Context: an optimization exercise on an open-source flow, tuned for small area. The choices shown serve that exercise and are no tape-out recipe. Function was checked by simulation only, so behaviour that the tests miss may differ from the original.

== job 101 ==
==> flow/design.v (excerpt) <==
module wb_regfile
#(
  parameter int DATA_W = mips_pkg::DATA_W_DEF,
  parameter int ADDR_W = mips_pkg::ADDR_W_DEF,
  parameter bit BYPASS = 1'b1
) (
  input  logic              clock,
  input  logic              reset,
  input  logic              memtoreg,
  input  logic              regwrite,
  input  logic [DATA_W-1:0] read_data,
  input  logic [DATA_W-1:0] alu_result,
  input  logic [ADDR_W-1:0] write_reg,
  input  logic [ADDR_W-1:0] rs_addr,
  input  logic [ADDR_W-1:0] rt_addr,
  output logic [DATA_W-1:0] rs_data,
  output logic [DATA_W-1:0] rt_data,
  output logic [DATA_W-1:0] wb_data,
  output logic              wb_valid,
  input  logic [ADDR_W-1:0] dbg_addr,
  output logic [DATA_W-1:0] dbg_data,
  output logic [31:0]       commit_count
);
Size in the first run: about 2900 cells after synthesis, about 0.046 mm^2 of cells after synthesis.
clock: 6.0 ns
lec_check: 0
cap_margin: 10
cell_pad_in_sites_detail_placement: 1
cell_pad_in_sites_global_placement: 1
core_margin: 2
core_utilization: 33
slew_margin: 10
synth_hierarchical: 1
synth_minimum_keep_size: 0
standard.sh (not shown) runs the stock make flow with config.mk's settings and CLKGATE_MAP_FILE= SYNTH_SCRIPT=/design/flow/synth_recipe.tcl, a recipe that flattens the netlist after the stock synthesis.
==> flow/flow/run.sh <==
#!/bin/bash
# Standard ORFS layout, with clock tree synthesis run without dummy loads,
# and global routing steered off met1/met2.
FLOWDIR=$(cd "$(dirname "$0")" && pwd)
bash standard.sh \
  CTS_ARGS="-sink_clustering_enable -repair_clock_nets -dont_use_dummy_load" \
  FASTROUTE_TCL="$FLOWDIR/fastroute.tcl" \
  finish > standard.log 2>&1
==> flow/flow/fastroute.tcl <==
# Global routing layers as the platform sets them, with less of met1 and met2
# offered to the global router so that more wiring goes to met3 and met4.
set_global_routing_layer_adjustment $::env(MIN_ROUTING_LAYER)-$::env(MAX_ROUTING_LAYER) 0.2
set_global_routing_layer_adjustment met1 0.6
set_global_routing_layer_adjustment met2 0.5

set_routing_layers -clock $::env(MIN_CLK_ROUTING_LAYER)-$::env(MAX_ROUTING_LAYER)
set_routing_layers -signal $::env(MIN_ROUTING_LAYER)-$::env(MAX_ROUTING_LAYER)
Although it ran to completion, job 101 produced a layout that fails the final checks because of setup timing.
> inputs changed (job 101 -> job 102)
==> flow/flow/run.sh <==
#!/bin/bash
# Standard ORFS layout, with the port buffers made of the smallest buffer,
# clock tree synthesis run with smaller clock buffers, larger sink clusters
# and without dummy loads, and global routing steered off met1/met2.
FLOWDIR=$(cd "$(dirname "$0")" && pwd)
bash standard.sh \
  BUFFER_PORTS_ARGS="-buffer_cell sky130_fd_sc_hd__buf_1" \
  CTS_ARGS="-sink_clustering_enable -repair_clock_nets -dont_use_dummy_load -buf_list sky130_fd_sc_hd__clkbuf_8 -sink_clustering_size 32 -sink_clustering_max_diameter 100" \
  FASTROUTE_TCL="$FLOWDIR/fastroute.tcl" \
  RECOVER_POWER=100 \
  finish > standard.log 2>&1
==> flow/config.mk <==
export PLATFORM = sky130hd
export DESIGN_NAME = wb_regfile
export DESIGN_NICKNAME = wb_regfile
export VERILOG_FILES = /design/flow/design.v
export SDC_FILE = /design/flow/constraint.sdc
export NUM_CORES = 4
export LEC_CHECK = 0
export CAP_MARGIN = 5
export CELL_PAD_IN_SITES_DETAIL_PLACEMENT = 1
export CELL_PAD_IN_SITES_GLOBAL_PLACEMENT = 1
export CORE_MARGIN = 2
export CORE_UTILIZATION = 50
export SLEW_MARGIN = 5
export SYNTH_HIERARCHICAL = 1
export SYNTH_MINIMUM_KEEP_SIZE = 0
==> comparison <==
- Taking job 101 as the reference, in job 102 I/O pin total barely changed, HPWL reported at the end of detailed placement shows a reduction of 7.2%.
- Post-place setup slack for job 102 is higher than for job 101.
- Vertical die dimension came out lower on job 102 than on job 101.
- Job 102 has weighted congestion reported at the end of routability-driven placement above what job 101 had.
- Job 102: it failed during 5_1_grt, and the tool reported GRT-0116.
- [job 102 vs job 101] initial core utilization: higher in job 102
- On number of buffers between clock root and the deepest sink, job 102 and job 101 are basically level.
- When job 102 is measured against job 101, its number of levels the H-tree was split into turns out 1 lower.
The inputs of job 103 differ from those of job 102 as listed below.
==> flow/flow/run.sh <==
#!/bin/bash
# Standard ORFS layout, with the port buffers made of the smallest buffer,
# clock tree synthesis run without dummy loads and with larger sink clusters, and global routing steered
# off met1/met2.
FLOWDIR=$(cd "$(dirname "$0")" && pwd)
bash standard.sh \
  BUFFER_PORTS_ARGS="-buffer_cell sky130_fd_sc_hd__buf_1" \
  CTS_ARGS="-sink_clustering_enable -repair_clock_nets -dont_use_dummy_load -buf_list sky130_fd_sc_hd__clkbuf_16 -sink_clustering_size 16 -sink_clustering_max_diameter 80" \
  FASTROUTE_TCL="$FLOWDIR/fastroute.tcl" \
  finish > standard.log 2>&1
==> flow/config.mk <==
export PLATFORM = sky130hd
export DESIGN_NAME = wb_regfile
export DESIGN_NICKNAME = wb_regfile
export VERILOG_FILES = /design/flow/design.v
export SDC_FILE = /design/flow/constraint.sdc
export NUM_CORES = 4
export LEC_CHECK = 0
export CAP_MARGIN = 10
export CELL_PAD_IN_SITES_DETAIL_PLACEMENT = 1
export CELL_PAD_IN_SITES_GLOBAL_PLACEMENT = 1
export CORE_MARGIN = 2
export CORE_UTILIZATION = 33
export SLEW_MARGIN = 10
export SYNTH_HIERARCHICAL = 1
export SYNTH_MINIMUM_KEEP_SIZE = 0
## What came out
Apart from job 102, each of job 103 and job 102 ends the flow with a layout that passes the timing, DRC and antenna checks.
Status: job 102 FAILED at 5_1_grt (tool error)
Diff job 102 -> job 103: floorplan die width now sits higher; post-place instance area now sits higher; total placed cells including tap cells now sits higher.
Compared with job 102, job 103 shows a higher height of the die.

[re-timing with driven ports]
Ports are ideal in the flow. The routed layouts listed here were re-timed in OpenROAD. Step 1: set_driving_cell puts a clkbuf_16 on clock and a buf_2 on each other input, an assumption about the parent block. Step 2 moves the port delays by t, midway between the first and last clock arrival at a register: inputs arrive t later, outputs are due t later. That takes back most of the time a late clock gives input paths. a / b / c = ideal ports / drivers / drivers and shift; a / b = the first two.
run | t, ns | setup slack, ns | worst hold slack (ns)
job 101 | 0.842 | -0.072 / -0.098 / -0.098 | 0.496 / 0.496 / 0.496
job 103 | 0.774 | 0.366 / 0.294 / 0.294 | 0.469 / 0.469 / 0.469
For job 103, which loses most, drivers alone change the setup slack by -0.072 ns; drivers and shift together by -0.072 ns.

▶ [REQUIRED WORK] Precisely the lines between those holding "- Job 102 has" and "- [job 102 vs", inclusive, are to be reproduced from the listing above, with nothing added.

▶ [ANSWER TO THIS PROBLEM]
- Job 102 has weighted congestion reported at the end of routability-driven placement above what job 101 had.
- Job 102: it failed during 5_1_grt, and the tool reported GRT-0116.
- [job 102 vs job 101] initial core utilization: higher in job 102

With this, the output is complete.